Left-hander Jordan Montgomery, acquired from the New York Yankees at the trade deadline, threw six shutout innings while counterpart Eric Lauer made two big mistakes that ultimately decided the game in a 3-1 Brewers loss at Busch Stadium.

Lauer matched Montgomery's six innings but surrendered home runs to the Cardinals' two candidates for the National League's MVP award, Paul Goldschmidt and Nolan Arenado, and those blasts proved to be the difference.

The loss left the Brewers 1 ½ games behind the Cardinals for the National League Central lead. Maybe more striking was the fact it was their ninth loss in their last 11 games against Central Division opponents, a run dating to July 5.

"It's obvious — I feel like we win the two games tomorrow and Sunday, we're right there in the hunt, in first place," said rightfielder Hunter Renfroe. "These next two games are big, and we've just got to go up there, not try and do too much but stay within ourselves, play great defense and pitch well."

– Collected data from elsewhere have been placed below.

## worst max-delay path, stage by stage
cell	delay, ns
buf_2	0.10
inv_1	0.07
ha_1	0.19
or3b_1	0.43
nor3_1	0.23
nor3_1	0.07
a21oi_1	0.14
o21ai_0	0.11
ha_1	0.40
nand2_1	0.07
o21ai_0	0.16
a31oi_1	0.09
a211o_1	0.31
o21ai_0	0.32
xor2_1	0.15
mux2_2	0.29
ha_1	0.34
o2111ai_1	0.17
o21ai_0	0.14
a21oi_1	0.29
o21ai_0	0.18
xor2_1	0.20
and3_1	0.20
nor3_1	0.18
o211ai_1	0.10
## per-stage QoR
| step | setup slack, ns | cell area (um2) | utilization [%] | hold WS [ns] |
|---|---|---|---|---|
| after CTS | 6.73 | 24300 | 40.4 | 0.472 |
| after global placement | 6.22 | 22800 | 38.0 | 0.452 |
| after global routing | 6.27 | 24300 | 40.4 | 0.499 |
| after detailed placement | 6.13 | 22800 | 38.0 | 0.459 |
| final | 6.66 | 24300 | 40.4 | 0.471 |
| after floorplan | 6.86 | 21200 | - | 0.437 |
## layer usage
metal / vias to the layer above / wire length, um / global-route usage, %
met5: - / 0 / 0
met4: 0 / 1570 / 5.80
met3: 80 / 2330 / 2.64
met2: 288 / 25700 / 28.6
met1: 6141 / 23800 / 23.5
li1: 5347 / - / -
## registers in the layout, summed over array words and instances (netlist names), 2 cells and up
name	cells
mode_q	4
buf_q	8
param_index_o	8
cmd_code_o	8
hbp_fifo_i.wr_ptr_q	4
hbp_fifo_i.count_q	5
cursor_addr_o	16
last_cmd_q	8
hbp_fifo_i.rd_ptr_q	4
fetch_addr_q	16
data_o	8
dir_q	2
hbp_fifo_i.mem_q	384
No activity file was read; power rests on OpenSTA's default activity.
**config.mk**
```make
export PLATFORM = sky130hd
export DESIGN_NAME = mra_top
export DESIGN_NICKNAME = d
export VERILOG_FILES = /design/src/hw/mra_pkg.sv /design/src/hw/mra_fc_check.sv /design/src/hw/mra_edge.sv /design/src/hw/mra_top.sv
export SDC_FILE = /design/constraint.sdc
export NUM_CORES = 1
export LEC_CHECK = 0
export BUFFER_PORTS_ARGS = -buffer_cell sky130_fd_sc_hd__buf_2
export CAP_MARGIN = 20
export CORE_AREA = 3 3 277 279
export DETAILED_ROUTE_END_ITERATION = 8
export DIE_AREA = 0 0 280 282
export GPL_ROUTABILITY_DRIVEN = 0
export REMOVE_ABC_BUFFERS = 1
export SLEW_MARGIN = 20
export SYNTH_ARGS = -nofsm -noshare
export SYNTH_HDL_FRONTEND = slang
export SYNTH_SLANG_ARGS = --single-unit
```
**constraint.sdc**
```tcl
create_clock -name clock -period 9.3 [get_ports clock]
set_input_delay 0.93 -clock clock [delete_from_list [all_inputs] [get_ports clock]]
set_output_delay 0.93 -clock clock [all_outputs]
set_load 0.02 [all_outputs]
```
**src/hw/mra_pkg.sv**
```systemverilog
// Shared constants, types and helpers of the robot address-map decoder.
// Assumes a parser upstream that splits each Modbus frame into items.
`default_nettype none
package mra_pkg;
  // Function codes, hex values
  localparam logic [7:0] FC_RD_COIL = 8'h01;
  localparam logic [7:0] FC_RD_DI = 8'h02;
  localparam logic [7:0] FC_RD_HR = 8'h03;
  localparam logic [7:0] FC_RD_IR = 8'h04;
  localparam logic [7:0] FC_WR_COIL = 8'h05;
  localparam logic [7:0] FC_WR_HR = 8'h06;
  localparam logic [7:0] FC_WR_COILS = 8'h0f;
  localparam logic [7:0] FC_WR_HRS = 8'h10;
  localparam logic [7:0] FC_MASK_HR = 8'h16;
  localparam logic [7:0] FC_RW_HRS = 8'h17;
  // Standard exception codes
  localparam logic [7:0] EXC_FUNC = 8'h01;
  localparam logic [7:0] EXC_ADDR = 8'h02;
  localparam logic [7:0] EXC_VALUE = 8'h03;
  // Single coil write values
  localparam logic [15:0] COIL_ON = 16'hff00;
  localparam logic [15:0] COIL_OFF = 16'h0000;
  // Bit addresses
  localparam logic [15:0] B_HAS_LO = 16'h000a;
  localparam logic [15:0] B_HAS_HI = 16'h000e;
  localparam logic [15:0] B_MOD_OK = 16'h0014;
  localparam logic [15:0] B_MOD_LO = 16'h0015;
  localparam logic [15:0] B_MOD_HI = 16'h001e;
  localparam logic [15:0] B_KIN_OK = 16'h0025;
  localparam logic [15:0] B_KIN_LO = 16'h0026;
  localparam logic [15:0] B_KIN_HI = 16'h002c;
  localparam logic [15:0] B_BLK_HI = 16'h0031;
  localparam logic [15:0] C_BUS = 16'h0032;
  localparam logic [15:0] C_SHUTDOWN = 16'h0033;
  localparam logic [15:0] C_RESET = 16'h0034;
  localparam logic [15:0] C_MOTOR = 16'h0035;
  localparam logic [15:0] B_NORMAL = 16'h0036;
  localparam logic [15:0] C_REF_ALL = 16'h003c;
  localparam logic [15:0] C_REF_AX_LO = 16'h003d;
  localparam logic [15:0] C_REF_AX_HI = 16'h0042;
  localparam logic [15:0] C_REF_EX_LO = 16'h0043;
  localparam logic [15:0] C_REF_EX_HI = 16'h0045;
  // Word areas
  localparam logic [15:0] IR_MAP_VER = 16'h0003;
  localparam logic [15:0] MAP_VERSION = 16'h0001;
  localparam int HR_DEPTH = 16;
  localparam logic [15:0] HR_LIMIT = 16'h0010;
  localparam int STR_BASE = 8;
  localparam int STR_REGS = 8;
  // Rising-edge coils: shutdown, reset, all axes, six robot, three external
  localparam int N_EDGE = 12;
  localparam int E_SHUTDOWN = 0;
  localparam int E_RESET = 1;
  localparam int E_REF_ALL = 2;
  localparam int E_REF_AX = 3;
  localparam int E_REF_EX = 9;
  // Server configuration after reset
  localparam logic [15:0] TCP_PORT_DEF = 16'h01f6;
  localparam logic [7:0] MAX_CONN_DEF = 8'h04;

  typedef enum logic [2:0] {
    AREA_COIL, AREA_DI, AREA_HR, AREA_IR, AREA_NONE
  } mra_area_t;

  typedef enum logic [2:0] {
    OP_READ, OP_WR1, OP_WRN, OP_MASK, OP_RW
  } mra_op_t;

  typedef struct packed {
    logic [7:0] fc;        // Function code
    logic [15:0] addr;     // Item address
    logic [15:0] wdata;    // Write value (bit in [0] for multi-coil)
    logic [15:0] and_mask; // Masked write AND mask
    logic [15:0] or_mask;  // Masked write OR mask
  } mra_req_t;

  typedef struct packed {
    logic exc;             // Exception answer
    logic [7:0] exc_code;  // Exception code
    logic [15:0] rdata;    // Read or echoed value
  } mra_rsp_t;

  typedef struct packed {
    logic [4:0] has_mod;   // Robot, ext, gripper, platform, IO present
    logic [9:0] mod_err;   // Module error flags, temperature first
    logic [6:0] kin_err;   // Kinematics error flags, limit min first
    logic bus_conn;        // CAN bus connected
    logic motors_on;       // Motors active
    logic normal_op;       // Normal operating mode
    logic ref_all;         // All axes referenced
    logic [5:0] ref_axis;  // Robot axes referenced
    logic [2:0] ref_ext;   // External axes referenced
  } mra_stat_t;

  typedef struct packed {
    logic bus_connect;     // Connect CAN bus
    logic bus_disconnect;  // Disconnect CAN bus
    logic shutdown;        // Shut down control computer
    logic robot_reset;     // Reset robot
    logic motor_enable;    // Enable motors
    logic motor_disable;   // Disable motors
    logic ref_all;         // Reference all axes
    logic [5:0] ref_axis;  // Reference one robot axis
    logic [2:0] ref_ext;   // Reference one external axis
  } mra_act_t;

  // Address window test used by the bit read mux and coil write check
  function automatic logic in_range(input logic [15:0] a,
                                    input logic [15:0] lo,
                                    input logic [15:0] hi);
    return (a >= lo) && (a <= hi);
  endfunction : in_range
endpackage : mra_pkg
`default_nettype wire

```
**src/hw/mra_fc_check.sv**
```systemverilog
// Function code classifier: memory area, kind of access, support.
// Assumes a purely combinational use inside the request stage.
`default_nettype none
module mra_fc_check (
  input wire logic [7:0] fc,           // Function code
  output mra_pkg::mra_area_t area,     // Area addressed
  output mra_pkg::mra_op_t op,         // Kind of access
  output logic ok                      // Code is supported
);
  import mra_pkg::*;

  // Map each supported code to its area; others are refused
  always_comb begin
    area = AREA_NONE;
    op = OP_READ;
    ok = 1'b1;
    unique case (fc)
      FC_RD_COIL: area = AREA_COIL;
      FC_WR_COIL: begin
        area = AREA_COIL;
        op = OP_WR1;
      end
      FC_WR_COILS: begin
        area = AREA_COIL;
        op = OP_WRN;
      end
      FC_RD_DI: area = AREA_DI;
      FC_RD_HR: area = AREA_HR;
      FC_WR_HR, FC_WR_HRS: begin
        area = AREA_HR;
        op = OP_WRN;
      end
      FC_MASK_HR: begin
        area = AREA_HR;
        op = OP_MASK;
      end
      FC_RW_HRS: begin
        area = AREA_HR;
        op = OP_RW;
      end
      FC_RD_IR: area = AREA_IR;
      default: ok = 1'b0;
    endcase
  end
endmodule : mra_fc_check
`default_nettype wire

```
**src/hw/mra_edge.sv**
```systemverilog
// Rising-edge action coils: arm on a written 0, fire on a later 1.
// Assumes at most one coil is written per clock.
`default_nettype none
module mra_edge #(
  parameter int N = 4                  // Number of coils
) (
  input wire logic clock,              // System clock
  input wire logic rst_n,              // Synchronous reset, active low
  input wire logic [N-1:0] wr_en,      // Write strobe per coil
  input wire logic wr_val,             // Bit written
  output logic [N-1:0] fire,           // One-cycle action pulse
  output logic [N-1:0] last            // Last written value
);
  logic [N-1:0] armed_q, armed_d;      // A 0 was written since last fire
  logic [N-1:0] last_q, last_d;        // Written value readback
  logic [N-1:0] fire_q, fire_d;        // Registered pulse

  // Arm and fire per coil
  always_comb begin
    armed_d = armed_q;
    last_d = last_q;
    fire_d = '0;
    for (int i = 0; i < N; i++) begin
      if (wr_en[i]) begin
        last_d[i] = wr_val;
        if (!wr_val) begin
          armed_d[i] = 1'b1;
        end else if (armed_q[i]) begin
          fire_d[i] = 1'b1;
          armed_d[i] = 1'b0;
        end
      end
    end
  end

  // State registers
  always_ff @(posedge clock) begin
    if (!rst_n) begin
      armed_q <= '0;
      last_q <= '0;
      fire_q <= '0;
    end else begin
      armed_q <= armed_d;
      last_q <= last_d;
      fire_q <= fire_d;
    end
  end

  assign fire = fire_q;
  assign last = last_q;
endmodule : mra_edge
`default_nettype wire

```
**src/hw/mra_top.sv**
```systemverilog
// Robot address-map decoder: executes one Modbus item access per request.
// Assumes an upstream parser splitting frames into single-item requests
// and a downstream framer building the answer from each response.
`default_nettype none
module mra_top #(
  parameter bit BUS_SWITCH = 1'b1       // Variant can switch the bus
) (
  input wire logic clock,               // 20 MHz system clock
  input wire logic rst_n,               // Synchronous reset, active low
  input wire logic req_valid,           // Item request present
  output logic req_ready,               // Item request taken
  input wire mra_pkg::mra_req_t req,    // Item request
  output logic rsp_valid,               // Response present
  input wire logic rsp_ready,           // Response consumed
  output mra_pkg::mra_rsp_t rsp,        // Response
  input wire mra_pkg::mra_stat_t stat,  // Live robot state
  output mra_pkg::mra_act_t act,        // Action pulses
  output logic [15:0][15:0] hr_words,   // Holding register contents
  output logic [7:0][31:0] hr_pairs,    // Holding pairs as 32-bit
  output logic [4:0] str_len,           // Characters in string field
  input wire logic cfg_wr,              // Load server configuration
  input wire logic [15:0] cfg_port,     // New TCP port
  input wire logic [7:0] cfg_max_conn,  // New connection limit
  output logic [15:0] tcp_port,         // TCP port to listen on
  output logic [7:0] max_conn           // Simultaneous connection limit
);
  import mra_pkg::*;

  mra_area_t area;                      // Area of the current code
  mra_op_t op;                          // Access kind of current code
  logic fc_ok;                          // Current code supported
  logic take;                           // Request accepted this cycle
  logic bit_map;                        // Bit address is mapped
  logic bit_rd;                         // Bit read value
  logic coil_wr_ok;                     // Coil may be written
  logic bval;                           // Bit value being written
  logic [N_EDGE-1:0] edge_wr;           // Edge coil write strobes
  logic [N_EDGE-1:0] fire;              // Edge coil pulses
  logic [N_EDGE-1:0] last;              // Edge coil written values
  logic [15:0] hr_cur;                  // Addressed holding word
  mra_rsp_t rsp_q, rsp_d;               // Response register
  logic rsp_valid_q, rsp_valid_d;       // Response present
  mra_act_t act_q, act_d;               // Bus and motor pulses
  logic [15:0][15:0] hr_q, hr_d;        // Holding register store
  logic [4:0] str_len_q, str_len_d;     // String length
  logic [15:0] port_q, port_d;          // TCP port
  logic [7:0] conn_q, conn_d;           // Connection limit

  // Index of a rising-edge coil
  function automatic logic [3:0] edge_idx(input logic [15:0] a);
    logic [15:0] t;
    t = a - C_REF_ALL + 16'h0002;
    if (a == C_SHUTDOWN) begin
      return 4'h0;
    end
    if (a == C_RESET) begin
      return 4'h1;
    end
    return t[3:0];
  endfunction : edge_idx

  // Code classifier
  mra_fc_check u_fc (
    .fc(req.fc),
    .area(area),
    .op(op),
    .ok(fc_ok)
  );

  // Edge-triggered action coils
  mra_edge #(.N(N_EDGE)) u_edge (
    .clock(clock),
    .rst_n(rst_n),
    .wr_en(edge_wr),
    .wr_val(bval),
    .fire(fire),
    .last(last)
  );

  assign req_ready = !rsp_valid_q || rsp_ready;
  assign take = req_valid && req_ready;
  assign hr_cur = hr_q[req.addr[3:0]];

  // Bit area read mux, shared by coil and input reads
  always_comb begin
    bit_map = 1'b1;
    bit_rd = 1'b0;
    if (in_range(req.addr, B_HAS_LO, B_HAS_HI)) begin
      bit_rd = stat.has_mod[req.addr[2:0] - 3'h2];
    end else if (req.addr == B_MOD_OK) begin
      bit_rd = ~|stat.mod_err;
    end else if (in_range(req.addr, B_MOD_LO, B_MOD_HI)) begin
      bit_rd = stat.mod_err[4'(req.addr - B_MOD_LO)];
    end else if (req.addr == B_KIN_OK) begin
      bit_rd = ~|stat.kin_err;
    end else if (in_range(req.addr, B_KIN_LO, B_KIN_HI)) begin
      bit_rd = stat.kin_err[3'(req.addr - B_KIN_LO)];
    end else if (in_range(req.addr, B_MOD_OK, B_BLK_HI)) begin
      bit_rd = 1'b0; // Reserved error bits
    end else if (req.addr == C_BUS) begin
      bit_rd = stat.bus_conn;
    end else if (req.addr == C_SHUTDOWN || req.addr == C_RESET) begin
      bit_rd = last[edge_idx(req.addr)];
    end else if (req.addr == C_MOTOR) begin
      bit_rd = stat.motors_on;
    end else if (req.addr == B_NORMAL) begin
      bit_rd = stat.normal_op;
    end else if (req.addr == C_REF_ALL) begin
      bit_rd = stat.ref_all;
    end else if (in_range(req.addr, C_REF_AX_LO, C_REF_AX_HI)) begin
      bit_rd = stat.ref_axis[3'(req.addr - C_REF_AX_LO)];
    end else if (in_range(req.addr, C_REF_EX_LO, C_REF_EX_HI)) begin
      bit_rd = stat.ref_ext[2'(req.addr - C_REF_EX_LO)];
    end else begin
      bit_map = 1'b0; // Unmapped bit
    end
  end

  // Writable coils and the value written
  always_comb begin
    coil_wr_ok = (req.addr == C_BUS && BUS_SWITCH)
      || req.addr == C_SHUTDOWN || req.addr == C_RESET
      || req.addr == C_MOTOR
      || in_range(req.addr, C_REF_ALL, C_REF_EX_HI);
    bval = (op == OP_WR1) ? (req.wdata == COIL_ON) : req.wdata[0];
  end

  // Request execution and response
  always_comb begin
    rsp_d = rsp_q;
    rsp_valid_d = rsp_valid_q && !rsp_ready;
    act_d = '0;
    hr_d = hr_q;
    edge_wr = '0;
    if (take) begin
      rsp_valid_d = 1'b1;
      rsp_d = '0;
      if (!fc_ok) begin
        rsp_d.exc = 1'b1;
        rsp_d.exc_code = EXC_FUNC;
      end else begin
        unique case (area)
          AREA_COIL, AREA_DI: begin
            if (!bit_map) begin
              rsp_d.exc = 1'b1;
              rsp_d.exc_code = EXC_ADDR;
            end else if (op == OP_READ) begin
              rsp_d.rdata = {15'h0000, bit_rd};
            end else if (op == OP_WR1 && req.wdata != COIL_ON
                         && req.wdata != COIL_OFF) begin
              rsp_d.exc = 1'b1;
              rsp_d.exc_code = EXC_VALUE;
            end else if (!coil_wr_ok) begin
              rsp_d.exc = 1'b1;
              rsp_d.exc_code = EXC_ADDR;
            end else begin
              rsp_d.rdata = req.wdata;
              if (req.addr == C_BUS) begin
                act_d.bus_connect = bval && !stat.bus_conn;
                act_d.bus_disconnect = !bval && stat.bus_conn;
              end else if (req.addr == C_MOTOR) begin
                act_d.motor_enable = bval && !stat.motors_on;
                act_d.motor_disable = !bval && stat.motors_on;
              end else begin
                edge_wr[edge_idx(req.addr)] = 1'b1;
              end
            end
          end
          AREA_HR: begin
            if (req.addr >= HR_LIMIT) begin
              rsp_d.exc = 1'b1;
              rsp_d.exc_code = EXC_ADDR;
            end else begin
              unique case (op)
                OP_READ: rsp_d.rdata = hr_cur;
                OP_WR1, OP_WRN: begin
                  hr_d[req.addr[3:0]] = req.wdata;
                  rsp_d.rdata = req.wdata;
                end
                OP_MASK: begin
                  hr_d[req.addr[3:0]] = (hr_cur & req.and_mask)
                    | (req.or_mask & ~req.and_mask);
                  rsp_d.rdata = req.wdata;
                end
                OP_RW: begin
                  hr_d[req.addr[3:0]] = req.wdata;
                  rsp_d.rdata = req.wdata;
                end
              endcase
            end
          end
          AREA_IR: begin
            if (req.addr == IR_MAP_VER) begin
              rsp_d.rdata = MAP_VERSION;
            end else begin
              rsp_d.exc = 1'b1;
              rsp_d.exc_code = EXC_ADDR;
            end
          end
          AREA_NONE: begin
            rsp_d.exc = 1'b1;
            rsp_d.exc_code = EXC_FUNC;
          end
        endcase
      end
    end
  end

  // String length: low byte first, stops at zero byte or field end
  always_comb begin
    logic done;
    done = 1'b0;
    str_len_d = 5'h00;
    for (int i = 0; i < 2 * STR_REGS; i++) begin
      if (!done) begin
        if (hr_q[STR_BASE + i / 2][8 * (i % 2) +: 8] == 8'h00) begin
          done = 1'b1;
        end else begin
          str_len_d = str_len_d + 5'h01;
        end
      end
    end
  end

  // Server configuration
  always_comb begin
    port_d = cfg_wr ? cfg_port : port_q;
    conn_d = cfg_wr ? cfg_max_conn : conn_q;
  end

  // All registers of the decoder except the edge-coil registers in u_edge
  always_ff @(posedge clock) begin
    if (!rst_n) begin
      rsp_q <= '0;
      rsp_valid_q <= 1'b0;
      act_q <= '0;
      hr_q <= '0;
      str_len_q <= 5'h00;
      port_q <= TCP_PORT_DEF;
      conn_q <= MAX_CONN_DEF;
    end else begin
      rsp_q <= rsp_d;
      rsp_valid_q <= rsp_valid_d;
      act_q <= act_d;
      hr_q <= hr_d;
      str_len_q <= str_len_d;
      port_q <= port_d;
      conn_q <= conn_d;
    end
  end

  // Pair words into 32-bit values, lower register holds low half
  for (genvar k = 0; k < HR_DEPTH / 2; k++) begin : g_pair
    assign hr_pairs[k] = {hr_q[2 * k + 1], hr_q[2 * k]};
  end

  // Output routing
  always_comb begin
    act = act_q;
    act.shutdown = fire[E_SHUTDOWN];
    act.robot_reset = fire[E_RESET];
    act.ref_all = fire[E_REF_ALL];
    act.ref_axis = fire[E_REF_AX +: 6];
    act.ref_ext = fire[E_REF_EX +: 3];
  end
  assign rsp = rsp_q;
  assign rsp_valid = rsp_valid_q;
  assign hr_words = hr_q;
  assign str_len = str_len_q;
  assign tcp_port = port_q;
  assign max_conn = conn_q;

  // Version read answers 1
  property p_ver;
    @(posedge clock) disable iff (!rst_n)
    take && req.fc == FC_RD_IR && req.addr == IR_MAP_VER
      |=> rsp_valid && !rsp.exc && rsp.rdata == 16'h0001;
  endproperty
  a_ver: assert property (p_ver) else $error("bad version read");

  // Unknown codes give the illegal-function answer
  property p_badfc;
    @(posedge clock) disable iff (!rst_n)
    take && !fc_ok |=> rsp.exc && rsp.exc_code == 8'h01;
  endproperty
  a_badfc: assert property (p_badfc) else $error("no func exc");

  // Writes to information bits are refused
  property p_ro;
    @(posedge clock) disable iff (!rst_n)
    take && req.fc == FC_WR_COILS && in_range(req.addr, B_HAS_LO, B_NORMAL)
      && req.addr != C_MOTOR && req.addr != C_SHUTDOWN
      && req.addr != C_RESET && req.addr != C_BUS
      |=> rsp.exc && rsp.exc_code == 8'h02 && act == '0;
  endproperty
  a_ro: assert property (p_ro) else $error("info bit written");

  // Motor enable only from an inactive state after a written 1
  property p_motor;
    @(posedge clock) disable iff (!rst_n)
    act.motor_enable |-> $past(take) && $past(req.addr) == C_MOTOR
      && $past(bval) && !$past(stat.motors_on);
  endproperty
  a_motor: assert property (p_motor) else $error("bad enable");

  // Shutdown fires only on a written 1
  property p_edge;
    @(posedge clock) disable iff (!rst_n)
    act.shutdown |-> $past(take) && $past(req.addr) == C_SHUTDOWN
      && $past(bval);
  endproperty
  a_edge: assert property (p_edge) else $error("bad shutdown");

  // Two ones in a row never fire twice
  property p_once;
    @(posedge clock) disable iff (!rst_n)
    act.robot_reset ##1 (take && req.addr == C_RESET && bval
      && op != OP_READ && area == AREA_COIL) |=> !act.robot_reset;
  endproperty
  a_once: assert property (p_once) else $error("reset refired");

  // Single register write lands in the store
  property p_hr;
    @(posedge clock) disable iff (!rst_n)
    take && req.fc == FC_WR_HR && req.addr < HR_LIMIT
      |=> hr_q[$past(req.addr[3:0])] == $past(req.wdata);
  endproperty
  a_hr: assert property (p_hr) else $error("hr not written");

  // Module-ok bit reflects absence of errors
  property p_modok;
    @(posedge clock) disable iff (!rst_n)
    take && req.fc == FC_RD_DI && req.addr == B_MOD_OK
      |=> rsp.rdata[0] == ~|$past(stat.mod_err);
  endproperty
  a_modok: assert property (p_modok) else $error("bad module ok");
endmodule : mra_top
`default_nettype wire

```
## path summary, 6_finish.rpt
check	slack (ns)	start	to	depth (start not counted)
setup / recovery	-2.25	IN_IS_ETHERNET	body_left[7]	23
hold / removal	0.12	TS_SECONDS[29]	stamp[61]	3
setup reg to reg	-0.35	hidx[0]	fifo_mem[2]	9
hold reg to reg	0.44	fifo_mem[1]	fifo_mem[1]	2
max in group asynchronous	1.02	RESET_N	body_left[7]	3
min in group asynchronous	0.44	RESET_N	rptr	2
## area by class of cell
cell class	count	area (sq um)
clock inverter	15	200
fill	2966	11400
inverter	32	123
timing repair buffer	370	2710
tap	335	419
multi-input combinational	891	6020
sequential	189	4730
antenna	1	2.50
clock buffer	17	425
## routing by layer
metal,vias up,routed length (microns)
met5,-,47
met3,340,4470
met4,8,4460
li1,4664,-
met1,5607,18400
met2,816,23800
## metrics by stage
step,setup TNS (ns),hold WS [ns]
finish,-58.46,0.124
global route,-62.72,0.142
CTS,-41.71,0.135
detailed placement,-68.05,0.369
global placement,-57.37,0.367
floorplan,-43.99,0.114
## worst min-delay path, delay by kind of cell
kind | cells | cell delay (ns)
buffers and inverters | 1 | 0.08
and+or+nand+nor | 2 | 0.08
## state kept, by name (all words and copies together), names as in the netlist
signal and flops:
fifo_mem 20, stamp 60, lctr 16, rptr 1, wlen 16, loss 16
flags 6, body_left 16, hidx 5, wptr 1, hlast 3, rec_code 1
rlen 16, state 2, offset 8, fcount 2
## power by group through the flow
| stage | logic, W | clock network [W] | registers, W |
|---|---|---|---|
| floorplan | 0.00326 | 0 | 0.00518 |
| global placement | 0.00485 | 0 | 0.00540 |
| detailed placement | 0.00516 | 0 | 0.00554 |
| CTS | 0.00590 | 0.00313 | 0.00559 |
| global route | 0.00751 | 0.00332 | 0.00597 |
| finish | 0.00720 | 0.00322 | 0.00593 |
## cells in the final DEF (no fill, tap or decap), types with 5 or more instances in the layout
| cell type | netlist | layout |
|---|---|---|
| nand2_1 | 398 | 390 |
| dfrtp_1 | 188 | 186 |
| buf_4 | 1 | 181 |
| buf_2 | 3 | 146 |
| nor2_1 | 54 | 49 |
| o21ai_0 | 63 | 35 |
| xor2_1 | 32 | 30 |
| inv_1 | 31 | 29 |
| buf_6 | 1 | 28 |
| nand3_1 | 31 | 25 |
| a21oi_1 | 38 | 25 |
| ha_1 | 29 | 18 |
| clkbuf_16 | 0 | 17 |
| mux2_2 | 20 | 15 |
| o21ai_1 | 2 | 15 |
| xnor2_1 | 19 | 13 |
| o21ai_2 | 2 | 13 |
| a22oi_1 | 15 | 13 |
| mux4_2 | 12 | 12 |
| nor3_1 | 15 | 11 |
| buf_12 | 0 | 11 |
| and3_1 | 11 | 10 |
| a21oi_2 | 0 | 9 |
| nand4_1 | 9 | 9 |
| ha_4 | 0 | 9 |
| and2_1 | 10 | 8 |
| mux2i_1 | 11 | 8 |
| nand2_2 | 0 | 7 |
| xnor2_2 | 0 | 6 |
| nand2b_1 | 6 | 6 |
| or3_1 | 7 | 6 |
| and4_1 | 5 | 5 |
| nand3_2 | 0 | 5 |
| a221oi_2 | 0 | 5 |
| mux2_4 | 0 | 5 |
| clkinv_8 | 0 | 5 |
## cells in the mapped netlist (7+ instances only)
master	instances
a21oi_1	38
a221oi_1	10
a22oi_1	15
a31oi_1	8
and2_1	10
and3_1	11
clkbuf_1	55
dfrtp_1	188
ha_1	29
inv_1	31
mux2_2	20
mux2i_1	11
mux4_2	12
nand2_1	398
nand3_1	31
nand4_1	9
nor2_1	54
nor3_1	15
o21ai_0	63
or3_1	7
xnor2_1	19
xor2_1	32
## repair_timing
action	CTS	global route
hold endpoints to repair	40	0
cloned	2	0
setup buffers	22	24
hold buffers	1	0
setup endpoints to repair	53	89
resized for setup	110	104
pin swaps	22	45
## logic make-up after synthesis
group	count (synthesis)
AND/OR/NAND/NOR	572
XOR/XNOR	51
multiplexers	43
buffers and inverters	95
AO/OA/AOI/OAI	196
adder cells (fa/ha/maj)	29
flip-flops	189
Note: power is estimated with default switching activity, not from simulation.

BOX SCORE: Cardinals 3, Brewers 1

St. Louis Cardinals first baseman Paul Goldschmidt is congratulated after hitting a two-run home run against the Milwaukee Brewers in the first inning at Busch Stadium.
St. Louis Cardinals first baseman Paul Goldschmidt is congratulated after hitting a two-run home run against the Milwaukee Brewers in the first inning at Busch Stadium.

Eric Lauer settles in after Paul Goldschmidt's first-inning home run 

After hanging a slider in a 1-2 count that Goldschmidt crushed for a two-run homer three batters into the bottom of the first, Lauer recovered to retire 11 of the next 13 batters he faced, including seven straight leading up to an infield single by Lars Nootbaar in the fifth.

The Cardinals went on to put two runners on against Lauer in the fifth, but Goldschmidt grounded out to keep it a 2-0 game.

Brewers can't figure out Cardinals new acquisition Jordan Montgomery 

Milwaukee's offense made solid contact against Montgomery on several occasions in the early innings but was left with nothing to show for it.

The closest the Brewers came to scoring against him was the fifth inning when Victor Caratini doubled and Tyrone Taylor singled to put runners on the corners with one out.

But Christian Yelich and Willy Adames both struck out, and Montgomery went on to toss six scoreless innings on 108 pitches. He allowed four hits and two walks with eight strikeouts.

Renfroe accounted for one of the hits off Montgomery — a second-inning single against the shift — and was one of the few Milwaukee players who'd faced Montgomery previously.

"He usually uses his changeup a little more than he was at first, then pretty much the last time through the order there he was using it a lot more," he said. "I don't know why that was; maybe he wasn't feeling it at first. But his fastball was good today; he was locating it inside, and he was getting some calls.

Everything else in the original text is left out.